§ Activity: Search the entries for the word "default". Copy every line where it turns up.

§ Data records:

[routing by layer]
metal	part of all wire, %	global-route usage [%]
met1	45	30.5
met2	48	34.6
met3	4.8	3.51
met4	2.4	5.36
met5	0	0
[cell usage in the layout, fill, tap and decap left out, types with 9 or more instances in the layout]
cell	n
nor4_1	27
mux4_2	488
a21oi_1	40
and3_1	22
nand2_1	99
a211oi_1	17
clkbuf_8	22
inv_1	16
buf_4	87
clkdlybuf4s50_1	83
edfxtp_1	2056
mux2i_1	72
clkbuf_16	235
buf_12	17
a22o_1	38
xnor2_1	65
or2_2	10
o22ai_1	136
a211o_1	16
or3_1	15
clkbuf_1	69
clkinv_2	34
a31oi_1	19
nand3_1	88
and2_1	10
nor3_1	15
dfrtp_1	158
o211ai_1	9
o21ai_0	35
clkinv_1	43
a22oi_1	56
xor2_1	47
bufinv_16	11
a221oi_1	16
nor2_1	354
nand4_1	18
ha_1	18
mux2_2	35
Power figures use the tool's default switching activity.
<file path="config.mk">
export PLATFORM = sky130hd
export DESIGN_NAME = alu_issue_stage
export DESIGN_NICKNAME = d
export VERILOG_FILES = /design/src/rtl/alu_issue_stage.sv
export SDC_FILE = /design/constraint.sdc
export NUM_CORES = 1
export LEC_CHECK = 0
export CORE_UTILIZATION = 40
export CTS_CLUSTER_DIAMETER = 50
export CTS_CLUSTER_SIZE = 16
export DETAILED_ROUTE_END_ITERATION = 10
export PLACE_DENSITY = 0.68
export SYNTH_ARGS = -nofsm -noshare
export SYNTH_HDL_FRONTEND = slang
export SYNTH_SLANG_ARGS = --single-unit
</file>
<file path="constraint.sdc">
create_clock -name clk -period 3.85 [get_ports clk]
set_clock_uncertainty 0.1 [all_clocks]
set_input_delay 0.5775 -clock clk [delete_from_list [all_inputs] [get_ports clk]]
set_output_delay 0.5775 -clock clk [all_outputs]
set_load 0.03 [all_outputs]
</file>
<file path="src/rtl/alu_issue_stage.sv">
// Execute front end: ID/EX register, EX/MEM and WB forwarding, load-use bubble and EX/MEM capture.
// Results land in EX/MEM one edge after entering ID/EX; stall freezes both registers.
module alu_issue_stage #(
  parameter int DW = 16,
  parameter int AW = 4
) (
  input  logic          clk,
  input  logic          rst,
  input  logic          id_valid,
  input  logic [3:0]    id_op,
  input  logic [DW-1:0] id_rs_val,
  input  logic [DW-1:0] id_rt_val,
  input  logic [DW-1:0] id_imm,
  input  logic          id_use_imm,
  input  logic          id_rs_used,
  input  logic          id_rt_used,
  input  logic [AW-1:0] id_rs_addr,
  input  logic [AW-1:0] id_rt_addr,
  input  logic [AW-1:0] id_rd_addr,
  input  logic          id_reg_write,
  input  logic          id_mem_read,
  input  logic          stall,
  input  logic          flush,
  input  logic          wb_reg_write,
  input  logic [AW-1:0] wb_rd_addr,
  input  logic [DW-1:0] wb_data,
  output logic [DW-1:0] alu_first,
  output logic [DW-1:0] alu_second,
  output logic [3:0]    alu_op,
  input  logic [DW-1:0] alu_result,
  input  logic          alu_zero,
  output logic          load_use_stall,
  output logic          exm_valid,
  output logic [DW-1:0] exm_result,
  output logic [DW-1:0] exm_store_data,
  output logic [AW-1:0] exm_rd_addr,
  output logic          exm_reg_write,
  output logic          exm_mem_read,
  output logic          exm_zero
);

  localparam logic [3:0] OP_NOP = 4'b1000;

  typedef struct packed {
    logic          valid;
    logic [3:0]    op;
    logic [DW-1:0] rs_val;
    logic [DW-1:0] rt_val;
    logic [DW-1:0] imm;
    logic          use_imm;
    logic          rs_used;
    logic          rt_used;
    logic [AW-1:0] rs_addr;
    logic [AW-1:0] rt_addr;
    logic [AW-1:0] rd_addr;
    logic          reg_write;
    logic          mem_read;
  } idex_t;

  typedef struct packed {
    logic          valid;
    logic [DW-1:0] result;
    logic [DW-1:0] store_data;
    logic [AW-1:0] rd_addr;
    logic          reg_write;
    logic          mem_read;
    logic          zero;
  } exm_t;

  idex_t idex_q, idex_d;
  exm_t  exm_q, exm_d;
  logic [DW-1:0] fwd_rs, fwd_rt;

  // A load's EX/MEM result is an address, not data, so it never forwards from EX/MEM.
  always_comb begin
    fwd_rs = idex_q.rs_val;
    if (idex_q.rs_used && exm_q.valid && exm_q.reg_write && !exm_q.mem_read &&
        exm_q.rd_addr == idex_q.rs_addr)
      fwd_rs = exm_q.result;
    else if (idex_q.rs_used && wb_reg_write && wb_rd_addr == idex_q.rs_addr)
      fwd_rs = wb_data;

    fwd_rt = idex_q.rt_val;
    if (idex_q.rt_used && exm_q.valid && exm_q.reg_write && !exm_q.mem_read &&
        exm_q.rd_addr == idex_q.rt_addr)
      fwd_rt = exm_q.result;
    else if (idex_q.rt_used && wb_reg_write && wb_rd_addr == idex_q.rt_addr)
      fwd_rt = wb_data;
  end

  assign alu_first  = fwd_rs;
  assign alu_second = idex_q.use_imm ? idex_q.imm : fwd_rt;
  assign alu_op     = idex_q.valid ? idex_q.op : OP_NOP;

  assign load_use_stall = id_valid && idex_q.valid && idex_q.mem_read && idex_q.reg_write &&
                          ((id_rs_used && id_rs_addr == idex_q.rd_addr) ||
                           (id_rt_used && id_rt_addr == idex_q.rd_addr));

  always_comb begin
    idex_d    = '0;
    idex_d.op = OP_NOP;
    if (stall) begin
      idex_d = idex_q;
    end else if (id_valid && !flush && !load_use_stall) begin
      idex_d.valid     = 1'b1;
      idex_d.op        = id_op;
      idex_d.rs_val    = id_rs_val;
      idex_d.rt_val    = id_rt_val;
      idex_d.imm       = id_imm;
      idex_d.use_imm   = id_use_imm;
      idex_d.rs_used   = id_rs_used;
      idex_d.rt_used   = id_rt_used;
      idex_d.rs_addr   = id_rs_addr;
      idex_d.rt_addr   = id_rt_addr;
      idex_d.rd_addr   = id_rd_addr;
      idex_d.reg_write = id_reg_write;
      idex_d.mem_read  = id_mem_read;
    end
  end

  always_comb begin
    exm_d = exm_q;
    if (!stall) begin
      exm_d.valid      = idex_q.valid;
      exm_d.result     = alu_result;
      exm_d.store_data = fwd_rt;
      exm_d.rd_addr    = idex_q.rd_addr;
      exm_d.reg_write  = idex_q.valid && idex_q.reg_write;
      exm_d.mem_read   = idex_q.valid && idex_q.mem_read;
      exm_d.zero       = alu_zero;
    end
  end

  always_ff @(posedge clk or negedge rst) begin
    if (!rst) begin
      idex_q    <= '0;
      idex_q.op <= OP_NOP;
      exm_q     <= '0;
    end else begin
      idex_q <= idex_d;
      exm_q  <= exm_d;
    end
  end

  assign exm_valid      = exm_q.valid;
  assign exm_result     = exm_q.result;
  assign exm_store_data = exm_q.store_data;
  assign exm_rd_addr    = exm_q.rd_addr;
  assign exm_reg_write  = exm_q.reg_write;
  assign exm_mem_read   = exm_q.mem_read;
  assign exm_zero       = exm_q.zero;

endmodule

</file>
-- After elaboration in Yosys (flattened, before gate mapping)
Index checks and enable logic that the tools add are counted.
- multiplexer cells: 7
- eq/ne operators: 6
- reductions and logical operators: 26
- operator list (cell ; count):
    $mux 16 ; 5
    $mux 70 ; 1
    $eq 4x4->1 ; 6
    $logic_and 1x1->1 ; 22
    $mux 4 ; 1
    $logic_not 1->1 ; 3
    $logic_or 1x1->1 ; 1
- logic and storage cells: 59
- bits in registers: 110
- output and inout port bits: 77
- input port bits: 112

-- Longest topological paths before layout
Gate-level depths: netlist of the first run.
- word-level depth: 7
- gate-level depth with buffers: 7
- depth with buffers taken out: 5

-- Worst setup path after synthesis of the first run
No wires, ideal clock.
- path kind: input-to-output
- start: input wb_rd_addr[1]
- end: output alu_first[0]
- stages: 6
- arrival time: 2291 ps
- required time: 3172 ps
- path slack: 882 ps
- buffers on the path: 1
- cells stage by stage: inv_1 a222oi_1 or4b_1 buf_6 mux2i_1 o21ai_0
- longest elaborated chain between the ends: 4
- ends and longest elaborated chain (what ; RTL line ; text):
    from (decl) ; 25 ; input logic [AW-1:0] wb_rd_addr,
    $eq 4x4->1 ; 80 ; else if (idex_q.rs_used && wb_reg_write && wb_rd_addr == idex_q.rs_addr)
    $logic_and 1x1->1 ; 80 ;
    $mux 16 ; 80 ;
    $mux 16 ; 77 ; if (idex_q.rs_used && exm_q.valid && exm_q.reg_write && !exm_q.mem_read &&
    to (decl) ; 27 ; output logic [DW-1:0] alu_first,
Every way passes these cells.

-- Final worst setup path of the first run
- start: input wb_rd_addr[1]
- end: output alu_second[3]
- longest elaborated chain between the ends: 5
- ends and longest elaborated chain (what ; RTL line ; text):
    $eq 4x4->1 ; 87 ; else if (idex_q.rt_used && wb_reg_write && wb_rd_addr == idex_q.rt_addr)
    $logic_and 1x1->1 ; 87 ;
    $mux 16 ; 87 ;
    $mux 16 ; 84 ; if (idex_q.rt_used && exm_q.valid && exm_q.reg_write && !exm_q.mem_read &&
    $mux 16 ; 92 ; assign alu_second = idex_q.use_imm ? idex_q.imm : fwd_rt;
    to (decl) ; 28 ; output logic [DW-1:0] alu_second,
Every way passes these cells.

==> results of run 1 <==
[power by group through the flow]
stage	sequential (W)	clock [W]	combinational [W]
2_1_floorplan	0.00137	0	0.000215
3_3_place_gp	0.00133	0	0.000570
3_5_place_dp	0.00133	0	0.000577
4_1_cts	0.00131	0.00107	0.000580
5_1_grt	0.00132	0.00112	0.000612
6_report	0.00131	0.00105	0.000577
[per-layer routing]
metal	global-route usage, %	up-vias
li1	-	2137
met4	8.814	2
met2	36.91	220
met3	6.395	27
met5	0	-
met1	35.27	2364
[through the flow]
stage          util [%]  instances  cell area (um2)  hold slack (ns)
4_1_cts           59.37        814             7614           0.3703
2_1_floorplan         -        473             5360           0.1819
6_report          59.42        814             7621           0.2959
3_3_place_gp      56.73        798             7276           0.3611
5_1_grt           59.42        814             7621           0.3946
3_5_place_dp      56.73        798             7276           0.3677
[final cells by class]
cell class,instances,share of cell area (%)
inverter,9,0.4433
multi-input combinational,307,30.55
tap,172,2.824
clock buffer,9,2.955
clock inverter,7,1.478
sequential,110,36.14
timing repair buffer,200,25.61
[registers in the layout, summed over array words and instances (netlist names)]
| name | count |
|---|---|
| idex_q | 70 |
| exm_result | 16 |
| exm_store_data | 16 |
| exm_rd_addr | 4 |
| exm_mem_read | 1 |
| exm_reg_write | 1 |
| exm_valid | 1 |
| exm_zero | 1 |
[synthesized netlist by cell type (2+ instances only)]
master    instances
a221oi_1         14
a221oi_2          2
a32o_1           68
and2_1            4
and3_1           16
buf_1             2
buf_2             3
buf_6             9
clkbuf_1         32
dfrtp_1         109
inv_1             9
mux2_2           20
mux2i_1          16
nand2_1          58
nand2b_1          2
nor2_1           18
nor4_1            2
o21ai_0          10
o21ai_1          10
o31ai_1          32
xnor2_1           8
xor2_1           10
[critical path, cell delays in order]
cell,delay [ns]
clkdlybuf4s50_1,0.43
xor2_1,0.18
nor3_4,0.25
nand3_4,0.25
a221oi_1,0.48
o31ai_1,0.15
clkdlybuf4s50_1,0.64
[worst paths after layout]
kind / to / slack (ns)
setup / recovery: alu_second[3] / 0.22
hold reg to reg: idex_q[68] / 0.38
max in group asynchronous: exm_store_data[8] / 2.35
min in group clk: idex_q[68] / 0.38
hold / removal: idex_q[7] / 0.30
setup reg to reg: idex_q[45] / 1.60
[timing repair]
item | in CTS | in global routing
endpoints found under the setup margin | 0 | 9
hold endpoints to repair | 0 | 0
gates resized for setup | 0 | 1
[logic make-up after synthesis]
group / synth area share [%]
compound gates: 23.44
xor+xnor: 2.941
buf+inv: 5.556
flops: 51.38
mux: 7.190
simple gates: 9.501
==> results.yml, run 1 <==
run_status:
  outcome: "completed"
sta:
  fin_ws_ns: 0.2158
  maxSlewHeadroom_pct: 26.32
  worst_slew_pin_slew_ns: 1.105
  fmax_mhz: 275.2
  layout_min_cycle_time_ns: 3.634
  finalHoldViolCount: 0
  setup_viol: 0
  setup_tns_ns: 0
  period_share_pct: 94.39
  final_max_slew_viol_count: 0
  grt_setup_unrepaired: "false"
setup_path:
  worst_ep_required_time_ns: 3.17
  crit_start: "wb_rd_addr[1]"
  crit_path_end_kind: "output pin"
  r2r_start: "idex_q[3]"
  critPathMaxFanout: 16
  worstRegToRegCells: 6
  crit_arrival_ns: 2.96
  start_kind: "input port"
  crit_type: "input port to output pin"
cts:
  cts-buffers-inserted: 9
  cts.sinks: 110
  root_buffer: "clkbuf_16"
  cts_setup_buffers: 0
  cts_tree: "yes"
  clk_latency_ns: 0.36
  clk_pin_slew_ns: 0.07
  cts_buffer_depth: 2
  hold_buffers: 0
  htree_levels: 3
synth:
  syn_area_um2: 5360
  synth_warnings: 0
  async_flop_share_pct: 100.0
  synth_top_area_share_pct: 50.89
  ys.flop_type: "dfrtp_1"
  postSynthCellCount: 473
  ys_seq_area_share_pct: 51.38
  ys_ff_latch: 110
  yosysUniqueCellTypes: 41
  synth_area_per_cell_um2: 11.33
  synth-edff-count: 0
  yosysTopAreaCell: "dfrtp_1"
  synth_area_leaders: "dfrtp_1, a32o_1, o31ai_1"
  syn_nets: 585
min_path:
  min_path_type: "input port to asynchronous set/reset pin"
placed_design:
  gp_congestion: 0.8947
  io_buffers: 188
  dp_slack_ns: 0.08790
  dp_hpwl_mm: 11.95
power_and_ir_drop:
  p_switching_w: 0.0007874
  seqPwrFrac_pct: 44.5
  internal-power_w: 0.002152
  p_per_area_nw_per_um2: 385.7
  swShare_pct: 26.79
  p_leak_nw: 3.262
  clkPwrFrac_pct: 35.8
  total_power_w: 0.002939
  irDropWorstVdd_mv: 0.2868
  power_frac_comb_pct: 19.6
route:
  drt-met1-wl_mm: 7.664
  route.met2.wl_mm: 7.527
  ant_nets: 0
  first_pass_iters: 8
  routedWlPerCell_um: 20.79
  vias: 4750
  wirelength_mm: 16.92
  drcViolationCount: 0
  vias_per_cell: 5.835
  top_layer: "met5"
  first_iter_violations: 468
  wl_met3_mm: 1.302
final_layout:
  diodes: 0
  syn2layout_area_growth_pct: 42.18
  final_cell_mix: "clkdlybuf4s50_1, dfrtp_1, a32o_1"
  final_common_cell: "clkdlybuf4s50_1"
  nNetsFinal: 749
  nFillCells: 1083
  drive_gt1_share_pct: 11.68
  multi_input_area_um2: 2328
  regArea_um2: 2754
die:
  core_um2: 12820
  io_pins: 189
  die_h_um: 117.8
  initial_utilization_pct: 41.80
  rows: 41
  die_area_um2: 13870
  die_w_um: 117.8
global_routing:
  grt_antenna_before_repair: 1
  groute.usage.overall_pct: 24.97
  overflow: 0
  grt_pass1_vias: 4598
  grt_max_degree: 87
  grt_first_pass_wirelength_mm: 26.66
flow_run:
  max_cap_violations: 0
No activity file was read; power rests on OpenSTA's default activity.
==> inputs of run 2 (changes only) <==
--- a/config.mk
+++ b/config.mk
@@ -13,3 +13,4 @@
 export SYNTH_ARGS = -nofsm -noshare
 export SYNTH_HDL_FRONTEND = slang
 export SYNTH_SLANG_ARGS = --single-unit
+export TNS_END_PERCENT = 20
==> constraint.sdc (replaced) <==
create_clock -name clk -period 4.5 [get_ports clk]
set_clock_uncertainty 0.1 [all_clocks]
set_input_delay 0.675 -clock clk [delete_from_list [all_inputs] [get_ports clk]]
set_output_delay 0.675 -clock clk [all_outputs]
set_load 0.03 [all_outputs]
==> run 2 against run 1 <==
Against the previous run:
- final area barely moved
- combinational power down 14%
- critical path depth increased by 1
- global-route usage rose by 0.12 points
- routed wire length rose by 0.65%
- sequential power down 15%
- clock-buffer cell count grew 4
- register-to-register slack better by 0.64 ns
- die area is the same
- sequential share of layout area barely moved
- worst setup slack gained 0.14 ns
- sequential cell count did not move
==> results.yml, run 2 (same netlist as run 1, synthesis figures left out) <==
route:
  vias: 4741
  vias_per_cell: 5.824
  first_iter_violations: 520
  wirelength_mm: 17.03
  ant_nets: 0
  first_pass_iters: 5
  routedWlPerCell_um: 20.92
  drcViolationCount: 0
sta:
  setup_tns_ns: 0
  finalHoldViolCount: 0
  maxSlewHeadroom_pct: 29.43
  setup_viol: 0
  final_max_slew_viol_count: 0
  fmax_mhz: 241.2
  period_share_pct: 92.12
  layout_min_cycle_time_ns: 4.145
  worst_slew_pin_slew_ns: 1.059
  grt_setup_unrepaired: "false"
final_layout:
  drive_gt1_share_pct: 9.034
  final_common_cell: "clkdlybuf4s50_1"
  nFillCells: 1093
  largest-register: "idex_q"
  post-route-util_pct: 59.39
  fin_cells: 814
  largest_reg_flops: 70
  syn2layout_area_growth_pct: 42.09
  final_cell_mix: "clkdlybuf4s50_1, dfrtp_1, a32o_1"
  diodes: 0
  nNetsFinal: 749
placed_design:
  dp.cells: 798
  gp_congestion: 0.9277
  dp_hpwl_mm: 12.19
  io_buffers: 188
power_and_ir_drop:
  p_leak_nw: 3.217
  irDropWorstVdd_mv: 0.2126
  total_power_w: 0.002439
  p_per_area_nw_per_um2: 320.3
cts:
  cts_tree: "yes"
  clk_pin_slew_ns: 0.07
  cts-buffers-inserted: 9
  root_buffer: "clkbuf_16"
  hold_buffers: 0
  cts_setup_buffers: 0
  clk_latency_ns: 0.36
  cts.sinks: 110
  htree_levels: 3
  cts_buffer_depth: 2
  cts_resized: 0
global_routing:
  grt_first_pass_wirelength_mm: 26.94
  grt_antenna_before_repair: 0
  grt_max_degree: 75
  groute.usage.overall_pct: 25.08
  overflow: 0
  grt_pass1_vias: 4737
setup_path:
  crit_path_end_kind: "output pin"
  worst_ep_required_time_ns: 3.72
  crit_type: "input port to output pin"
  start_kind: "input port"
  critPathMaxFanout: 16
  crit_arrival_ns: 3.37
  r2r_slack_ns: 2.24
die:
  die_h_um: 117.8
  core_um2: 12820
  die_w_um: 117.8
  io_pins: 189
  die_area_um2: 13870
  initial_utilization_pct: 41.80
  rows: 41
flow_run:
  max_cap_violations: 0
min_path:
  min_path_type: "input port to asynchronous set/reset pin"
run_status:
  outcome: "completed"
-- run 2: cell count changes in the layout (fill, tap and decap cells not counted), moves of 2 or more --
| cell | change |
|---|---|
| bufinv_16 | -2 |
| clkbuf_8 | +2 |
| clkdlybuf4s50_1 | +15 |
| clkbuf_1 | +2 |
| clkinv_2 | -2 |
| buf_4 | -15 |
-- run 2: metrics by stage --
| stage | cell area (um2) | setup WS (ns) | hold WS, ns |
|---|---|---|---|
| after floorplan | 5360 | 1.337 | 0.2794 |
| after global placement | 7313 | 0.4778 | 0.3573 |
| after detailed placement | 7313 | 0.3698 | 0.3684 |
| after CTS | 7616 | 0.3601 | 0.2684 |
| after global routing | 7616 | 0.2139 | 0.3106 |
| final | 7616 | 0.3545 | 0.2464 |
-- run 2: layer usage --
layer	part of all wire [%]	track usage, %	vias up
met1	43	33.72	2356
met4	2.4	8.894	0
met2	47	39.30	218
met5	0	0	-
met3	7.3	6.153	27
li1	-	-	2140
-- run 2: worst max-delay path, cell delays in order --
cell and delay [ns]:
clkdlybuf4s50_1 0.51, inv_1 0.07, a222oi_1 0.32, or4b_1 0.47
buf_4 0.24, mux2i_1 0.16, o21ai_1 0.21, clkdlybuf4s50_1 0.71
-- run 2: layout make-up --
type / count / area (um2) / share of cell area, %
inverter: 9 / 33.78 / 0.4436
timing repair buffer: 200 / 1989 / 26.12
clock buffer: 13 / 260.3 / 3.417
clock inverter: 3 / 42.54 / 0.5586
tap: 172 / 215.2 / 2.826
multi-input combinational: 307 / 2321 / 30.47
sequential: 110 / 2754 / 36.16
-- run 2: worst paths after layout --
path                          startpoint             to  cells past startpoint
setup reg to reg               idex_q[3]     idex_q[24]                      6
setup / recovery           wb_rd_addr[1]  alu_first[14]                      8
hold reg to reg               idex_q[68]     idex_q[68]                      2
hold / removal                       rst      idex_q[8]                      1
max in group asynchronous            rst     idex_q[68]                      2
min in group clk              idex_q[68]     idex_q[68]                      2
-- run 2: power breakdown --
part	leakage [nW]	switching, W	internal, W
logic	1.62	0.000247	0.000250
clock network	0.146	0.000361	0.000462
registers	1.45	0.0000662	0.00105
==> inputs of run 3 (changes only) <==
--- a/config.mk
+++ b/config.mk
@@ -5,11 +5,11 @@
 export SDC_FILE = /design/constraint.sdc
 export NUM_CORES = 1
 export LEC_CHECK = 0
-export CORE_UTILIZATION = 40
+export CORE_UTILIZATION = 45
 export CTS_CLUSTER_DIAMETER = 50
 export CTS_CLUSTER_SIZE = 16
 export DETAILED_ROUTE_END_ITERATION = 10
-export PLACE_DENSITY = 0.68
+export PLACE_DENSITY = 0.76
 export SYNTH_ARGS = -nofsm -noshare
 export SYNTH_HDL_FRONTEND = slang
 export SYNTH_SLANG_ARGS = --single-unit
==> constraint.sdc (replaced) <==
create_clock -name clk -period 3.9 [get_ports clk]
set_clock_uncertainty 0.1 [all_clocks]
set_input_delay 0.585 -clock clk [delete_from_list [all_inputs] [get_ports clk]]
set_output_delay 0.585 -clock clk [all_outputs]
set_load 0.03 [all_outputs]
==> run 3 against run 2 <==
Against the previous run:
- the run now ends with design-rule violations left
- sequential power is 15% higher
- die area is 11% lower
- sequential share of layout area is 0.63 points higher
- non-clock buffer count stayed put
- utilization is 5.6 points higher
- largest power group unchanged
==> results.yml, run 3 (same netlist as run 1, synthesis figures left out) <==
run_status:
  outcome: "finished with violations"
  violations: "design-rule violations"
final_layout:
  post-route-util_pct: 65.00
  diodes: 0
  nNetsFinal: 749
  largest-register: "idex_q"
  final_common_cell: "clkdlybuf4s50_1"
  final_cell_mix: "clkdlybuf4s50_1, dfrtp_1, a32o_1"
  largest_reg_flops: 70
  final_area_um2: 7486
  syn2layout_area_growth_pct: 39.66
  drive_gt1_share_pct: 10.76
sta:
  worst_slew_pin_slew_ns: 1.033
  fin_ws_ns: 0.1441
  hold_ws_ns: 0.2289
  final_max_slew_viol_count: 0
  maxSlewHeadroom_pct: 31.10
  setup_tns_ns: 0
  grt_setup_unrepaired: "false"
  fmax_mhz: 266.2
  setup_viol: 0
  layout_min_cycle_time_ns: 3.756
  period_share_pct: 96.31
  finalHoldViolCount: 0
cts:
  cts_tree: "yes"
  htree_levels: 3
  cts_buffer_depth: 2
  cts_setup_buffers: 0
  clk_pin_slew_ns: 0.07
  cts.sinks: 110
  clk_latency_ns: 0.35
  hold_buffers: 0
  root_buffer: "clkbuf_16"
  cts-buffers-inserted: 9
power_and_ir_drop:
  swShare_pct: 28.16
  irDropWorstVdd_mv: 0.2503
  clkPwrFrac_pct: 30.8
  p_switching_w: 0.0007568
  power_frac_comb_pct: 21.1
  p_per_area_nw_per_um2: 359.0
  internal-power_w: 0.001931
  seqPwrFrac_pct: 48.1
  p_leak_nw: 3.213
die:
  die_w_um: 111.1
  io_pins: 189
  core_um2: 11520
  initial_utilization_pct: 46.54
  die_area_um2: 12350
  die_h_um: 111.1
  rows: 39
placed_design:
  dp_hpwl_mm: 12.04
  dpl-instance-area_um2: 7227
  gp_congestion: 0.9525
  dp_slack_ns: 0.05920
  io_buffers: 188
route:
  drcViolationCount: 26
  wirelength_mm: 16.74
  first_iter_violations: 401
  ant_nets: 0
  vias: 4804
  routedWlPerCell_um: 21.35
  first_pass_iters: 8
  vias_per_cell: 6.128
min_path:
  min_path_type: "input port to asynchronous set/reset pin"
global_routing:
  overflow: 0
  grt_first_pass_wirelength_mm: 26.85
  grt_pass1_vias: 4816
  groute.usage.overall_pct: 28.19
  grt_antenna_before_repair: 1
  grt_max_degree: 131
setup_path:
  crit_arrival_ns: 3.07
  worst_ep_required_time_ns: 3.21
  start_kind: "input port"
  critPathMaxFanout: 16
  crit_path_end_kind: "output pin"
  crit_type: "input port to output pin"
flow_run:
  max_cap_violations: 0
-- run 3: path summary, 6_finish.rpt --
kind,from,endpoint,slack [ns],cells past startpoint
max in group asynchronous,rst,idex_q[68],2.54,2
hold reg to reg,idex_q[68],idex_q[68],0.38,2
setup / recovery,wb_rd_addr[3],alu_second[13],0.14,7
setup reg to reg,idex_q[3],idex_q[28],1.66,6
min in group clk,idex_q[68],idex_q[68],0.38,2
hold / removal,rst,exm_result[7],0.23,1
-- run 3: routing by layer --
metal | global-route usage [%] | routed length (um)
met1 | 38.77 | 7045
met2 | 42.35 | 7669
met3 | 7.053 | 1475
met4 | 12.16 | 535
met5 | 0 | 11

§ Solution to this problem:
Power figures use the tool's default switching activity.
No activity file was read; power rests on OpenSTA's default activity.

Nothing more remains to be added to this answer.